TO DO
Answer with a number only, giving how many lines in the data below include "goes".

Dataset entries:
- - - - -

What follows belongs to an exercise in optimizing a design on an open flow for small area and a short achievable clock period; a production flow would make more cautious choices.
Function was checked by simulation only, so behaviour that the tests miss may differ from the original.
Power figures rest on the tool's default switching activity, not on a simulated workload.

==> flow/design.v <==
package fifo_pkg;
    localparam int DEF_DATA_W = 8;
    localparam int DEF_ADDR_W = 8;
    localparam int FIFO_STD  = 0;
    localparam int FIFO_FWFT = 1;
    function automatic int clog2(input int value);
        int r;
        r = 0;
        while ((1 << r) < value) begin
            r = r + 1;
        end
        clog2 = r;
    endfunction
endpackage
module fifo_slot_mux
#(
    parameter int DATA_W = fifo_pkg::DEF_DATA_W
) (
    input  logic [DATA_W-1:0] hd,
    input  logic [DATA_W-1:0] sh,
    input  logic [DATA_W-1:0] ld,
    input  logic [DATA_W-1:0] q,
    input  logic [DATA_W-1:0] n,
    input  logic [DATA_W-1:0] x,
    output logic [DATA_W-1:0] y
);
    assign y = ~((hd & q) | (sh & n) | (ld & x));
endmodule
module fifo_slot_free (
    input  logic le_hi,
    input  logic ne_hi,
    input  logic le_lo,
    output logic free
);
    assign free = le_hi & (ne_hi | le_lo);
endmodule
module fifo_slot_ctl (
    input  logic free0,
    input  logic free1,
    input  logic rd,
    input  logic rd_n,
    output logic hd,
    output logic sh
);
    assign hd = ~(free0 | rd);
    assign sh = ~(free1 | rd_n);
endmodule
module fifo_slot_ld (
    input  logic free0,
    input  logic free1,
    input  logic rd,
    output logic ld
);
    assign ld = free0 | (free1 & rd);
endmodule
module sync_fifo_param
#(
    parameter int DATA_W    = fifo_pkg::DEF_DATA_W,
    parameter int ADDR_W    = fifo_pkg::DEF_ADDR_W,
    parameter int AF_THRESH = (1 << ADDR_W) - 2,
    parameter int AE_THRESH = 2
) (
    input  logic              sys_clk,
    input  logic              sys_rst,
    input  logic              wr_en,
    input  logic [DATA_W-1:0] din,
    input  logic              rd_en,
    output logic [DATA_W-1:0] dout,
    output logic              full,
    output logic              empty,
    output logic              almost_full,
    output logic              almost_empty,
    output logic [ADDR_W:0]   data_count,
    output logic              overflow,
    output logic              underflow
);
    localparam int CW    = ADDR_W + 1;
    localparam int DEPTH = 1 << ADDR_W;
    localparam logic [ADDR_W:0] DEPTH_C = CW'(DEPTH);
    localparam logic [ADDR_W:0] AF_C    = CW'(AF_THRESH);
    localparam logic [ADDR_W:0] AE_C    = CW'(AE_THRESH);
    logic            wr_acc;
    logic            rd_acc;
    logic            inc;
    logic            dec;
    logic            phase;          
    logic [ADDR_W:0] ncount;         
    logic            nfull;          
    logic            empty_i;        
    logic            empty_q;        
    logic            aempty_q;       
    logic [ADDR_W:0] count;
    logic [15:0]     le_hi;          
    logic [15:0]     ne_hi;          
    logic [14:0]     le_lo;          
    assign count = ~ncount;
    assign wr_acc = wr_en & nfull;
    assign rd_acc = rd_en & ~empty_i;
    assign inc    = wr_acc & ~rd_acc;
    assign dec    = rd_acc & ~wr_acc;
    logic [DATA_W*(DEPTH+1)-1:0] q;
    logic [DATA_W*DEPTH-1:0]     d;
    logic [DATA_W-1:0]           x;
    logic [DEPTH:0]              free;    
    assign q[DATA_W*(DEPTH+1)-1 -: DATA_W] = '0;
    assign x = din ^ {DATA_W{phase}};
    genvar i;
    generate
        for (i = 0; i < DEPTH; i++) begin : g_free
            fifo_slot_free u_free (
                .le_hi (le_hi[i/16]),
                .ne_hi (ne_hi[i/16]),
                .le_lo ((i % 16 == 15) ? 1'b1 : le_lo[(i % 16 == 15) ? 0 : i % 16]),
                .free  (free[i])
            );
        end
        assign free[DEPTH] = 1'b1;
        for (i = 0; i < DEPTH; i++) begin : g_slot
            logic hd, sh, ld;
            fifo_slot_ctl u_ctl (
                .free0 (free[i]),
                .free1 (free[i+1]),
                .rd    (rd_en),
                .rd_n  (~rd_en),
                .hd    (hd),
                .sh    (sh)
            );
            fifo_slot_ld u_ld (
                .free0 (free[i]),
                .free1 (free[i+1]),
                .rd    (rd_en),
                .ld    (ld)
            );
            fifo_slot_mux #(.DATA_W(DATA_W)) u_mux (
                .hd ({DATA_W{hd}}),
                .sh ({DATA_W{sh}}),
                .ld ({DATA_W{ld}}),
                .q  (q[DATA_W*i +: DATA_W]),
                .n  (q[DATA_W*(i+1) +: DATA_W]),
                .x  (x),
                .y  (d[DATA_W*i +: DATA_W])
            );
        end
    endgenerate
    always_ff @(posedge sys_clk) begin
        q[DATA_W*DEPTH-1:0] <= d;
    end
    logic [ADDR_W:0] count_up, count_dn, count_next;
    logic            full_next, empty_next, af_next, ae_next;
    assign count_up = count + CW'(1);
    assign count_dn = count - CW'(1);
    always_comb begin
        if (inc) begin
            count_next = count_up;
            full_next  = (count == DEPTH_C - CW'(1));
            empty_next = 1'b0;
            af_next    = (count >= AF_C - CW'(1));
            ae_next    = (count <= AE_C - CW'(1));
        end else if (dec) begin
            count_next = count_dn;
            full_next  = 1'b0;
            empty_next = (count == CW'(1));
            af_next    = (count >= AF_C + CW'(1));
            ae_next    = (count <= AE_C + CW'(1));
        end else begin
            count_next = count;
            full_next  = (count == DEPTH_C);
            empty_next = (count == '0);
            af_next    = (count >= AF_C);
            ae_next    = (count <= AE_C);
        end
    end
    logic [15:0] le_hi_next, ne_hi_next, le_hi_up, ne_hi_up, le_hi_dn, ne_hi_dn;
    logic [14:0] le_lo_next, le_lo_up, le_lo_dn;
    logic        lo15, lo0;
    assign lo15 = ~le_lo[14];
    assign lo0  = le_lo[0];
    always_comb begin
        le_lo_up[0] = lo15;
        for (int b = 1; b < 15; b++) begin
            le_lo_up[b] = le_lo[b-1] | lo15;
        end
        for (int b = 0; b < 14; b++) begin
            le_lo_dn[b] = le_lo[b+1] & ~lo0;
        end
        le_lo_dn[14] = ~lo0;
        le_hi_up[0] = lo15 ? 1'b0 : le_hi[0];
        ne_hi_up[0] = lo15 ? 1'b1 : ne_hi[0];
        for (int a = 1; a < 16; a++) begin
            le_hi_up[a] = lo15 ? le_hi[a-1] : le_hi[a];
            ne_hi_up[a] = lo15 ? ne_hi[a-1] : ne_hi[a];
        end
        for (int a = 0; a < 15; a++) begin
            le_hi_dn[a] = lo0 ? le_hi[a+1] : le_hi[a];
            ne_hi_dn[a] = lo0 ? ne_hi[a+1] : ne_hi[a];
        end
        le_hi_dn[15] = lo0 ? 1'b1  : le_hi[15];
        ne_hi_dn[15] = lo0 ? nfull : ne_hi[15];
        if (inc) begin
            le_hi_next = le_hi_up;
            ne_hi_next = ne_hi_up;
            le_lo_next = le_lo_up;
        end else if (dec) begin
            le_hi_next = le_hi_dn;
            ne_hi_next = ne_hi_dn;
            le_lo_next = le_lo_dn;
        end else begin
            le_hi_next = le_hi;
            ne_hi_next = ne_hi;
            le_lo_next = le_lo;
        end
    end
    assign empty        = ~empty_q;
    assign almost_empty = ~aempty_q;
    always_ff @(posedge sys_clk or posedge sys_rst) begin
        if (sys_rst) begin
            le_hi        <= '1;
            ne_hi        <= 16'hfffe;
            le_lo        <= '1;
            phase        <= 1'b0;
            ncount       <= '1;
            nfull        <= 1'b1;
            empty_i      <= 1'b1;
            data_count   <= '0;
            full         <= 1'b0;
            empty_q      <= 1'b0;
            almost_full  <= 1'b0;
            aempty_q     <= 1'b0;
            overflow     <= 1'b0;
            underflow    <= 1'b0;
            dout         <= '0;
        end else begin
            le_hi        <= le_hi_next;
            ne_hi        <= ne_hi_next;
            le_lo        <= le_lo_next;
            phase        <= ~phase;
            ncount       <= ~count_next;
            nfull        <= ~full_next;
            empty_i      <= empty_next;
            data_count   <= count_next;
            full         <= full_next;
            empty_q      <= ~empty_next;
            almost_full  <= af_next;
            aempty_q     <= ~ae_next;
            overflow     <= wr_en & ~nfull;
            underflow    <= rd_en & empty_i;
            if (rd_acc) begin
                dout <= q[DATA_W-1:0] ^ {DATA_W{phase}};
            end
        end
    end
endmodule
Settings: LEC_CHECK=0, CAP_MARGIN=20, CORE_MARGIN=2, CORE_UTILIZATION=50, CTS_CLUSTER_DIAMETER=100, CTS_CLUSTER_SIZE=25, SETUP_SLACK_MARGIN=1.9, SLEW_MARGIN=20, SYNTH_HIERARCHICAL=1; clock period 4.0 ns.
standard.sh (not shown) runs the stock make flow with config.mk's settings and CLKGATE_MAP_FILE= SYNTH_SCRIPT=/design/flow/synth_recipe.tcl, a recipe that flattens the netlist after the stock synthesis.
==> flow/flow/run.sh <==
#!/bin/bash
# Layout of the design: the standard flow, with one step added after
# placement: flow/pull_out_regs.tcl moves the registers that drive output
# ports next to the ports' buffers, doubles the drive of the store's select
# gates, and legalizes the placement again.
# Everything else, synthesis included, is the standard flow's. Each part's
# output goes to a log file of its own here; ORFS keeps each step's own log
# under orfs/logs/.
set -euo pipefail
bash standard.sh place > flow_place.log 2>&1
res=orfs/results/$FLOW_PLATFORM/sync_fifo_param/base
PLATFORM_DIR=$FLOW_HOME/platforms/$FLOW_PLATFORM PLACE_ODB=$res/3_place.odb \
  openroad -no_init -exit flow/pull_out_regs.tcl > flow_pull_out_regs.log 2>&1
bash standard.sh finish > flow_finish.log 2>&1
Other scripts of this flow, unchanged in this note and not shown: flow/flow/pull_out_regs.tcl
Then changed:
--- a/flow/design.v
+++ b/flow/design.v
@@ -43,18 +43,17 @@
     output logic sh
 );
     assign hd = ~(free0 | rd);
     assign sh = ~(free1 | rd_n);
 endmodule
 module fifo_slot_ld (
-    input  logic free0,
-    input  logic free1,
-    input  logic rd,
+    input  logic hd,
+    input  logic sh,
     output logic ld
 );
-    assign ld = free0 | (free1 & rd);
+    assign ld = ~(hd | sh);
 endmodule
 module sync_fifo_param
 #(
     parameter int DATA_W    = fifo_pkg::DEF_DATA_W,
     parameter int ADDR_W    = fifo_pkg::DEF_ADDR_W,
     parameter int AF_THRESH = (1 << ADDR_W) - 2,
@@ -123,16 +122,15 @@
                 .rd    (rd_en),
                 .rd_n  (~rd_en),
                 .hd    (hd),
                 .sh    (sh)
             );
             fifo_slot_ld u_ld (
-                .free0 (free[i]),
-                .free1 (free[i+1]),
-                .rd    (rd_en),
-                .ld    (ld)
+                .hd (hd),
+                .sh (sh),
+                .ld (ld)
             );
             fifo_slot_mux #(.DATA_W(DATA_W)) u_mux (
                 .hd ({DATA_W{hd}}),
                 .sh ({DATA_W{sh}}),
                 .ld ({DATA_W{ld}}),
                 .q  (q[DATA_W*i +: DATA_W]),
@@ -149,22 +147,22 @@
     logic            full_next, empty_next, af_next, ae_next;
     assign count_up = count + CW'(1);
     assign count_dn = count - CW'(1);
     always_comb begin
         if (inc) begin
             count_next = count_up;
-            full_next  = (count == DEPTH_C - CW'(1));
+            full_next  = (count_up == DEPTH_C);
             empty_next = 1'b0;
-            af_next    = (count >= AF_C - CW'(1));
-            ae_next    = (count <= AE_C - CW'(1));
+            af_next    = (count_up >= AF_C);
+            ae_next    = (count_up <= AE_C);
         end else if (dec) begin
             count_next = count_dn;
             full_next  = 1'b0;
-            empty_next = (count == CW'(1));
-            af_next    = (count >= AF_C + CW'(1));
-            ae_next    = (count <= AE_C + CW'(1));
+            empty_next = (count_dn == '0);
+            af_next    = (count_dn >= AF_C);
+            ae_next    = (count_dn <= AE_C);
         end else begin
             count_next = count;
             full_next  = (count == DEPTH_C);
             empty_next = (count == '0);
             af_next    = (count >= AF_C);
             ae_next    = (count <= AE_C);
The changed run finished clean.
Worst setup slack loses 0.035 ns.
Cell count goes up by 0.66%.
Hold slack gains 0.0072 ns.
Routed wire length goes down by 2.0%.
Power goes up by 12%.
Core utilization goes up by 0.96 points.
Sequential share of layout area goes down by 0.32 points.
Critical path depth goes down by 1.
Non-clock buffer count goes up by 24.

## port drivers added, routing unchanged
How much do the figures lean on ideal ports? The routed layouts below were timed once more, with nothing changed but the port constraints. Step 1 sets driving cells, clkbuf_16 on the clock port and buf_2 on the other inputs (assumed; they add their load-dependent delay and slew). Step 2 adds t to the input delays and takes it off the output delays; t is the mean of the earliest and latest rising clock arrival at the registers after step 1. Input paths then give back, and output paths get back, about the clock's delay inside the block. Slacks: ideal / step 1 / step 2; pairs: ideal / step 1.
| run | t (ns) | setup slack, ns | slew at the worst register clock pin (ns) | worst data-port slew with drivers (ns) | pins driven straight from the clock port |
|---|---|---|---|---|---|
| the first run | 0.805 | 1.899 / 1.836 / 1.144 | 0.10 / 0.10 | 0.07 | 1 |
| the second run | 0.799 | 1.865 / 1.850 / 1.097 | 0.10 / 0.10 | 0.07 | 1 |
After both steps setup and hold are still met in every run listed. The setup slack of the second run, which loses most, moves by -0.015 ns with the drivers and by -0.768 ns with both steps.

- - - - -

EXERCISE ANSWER
8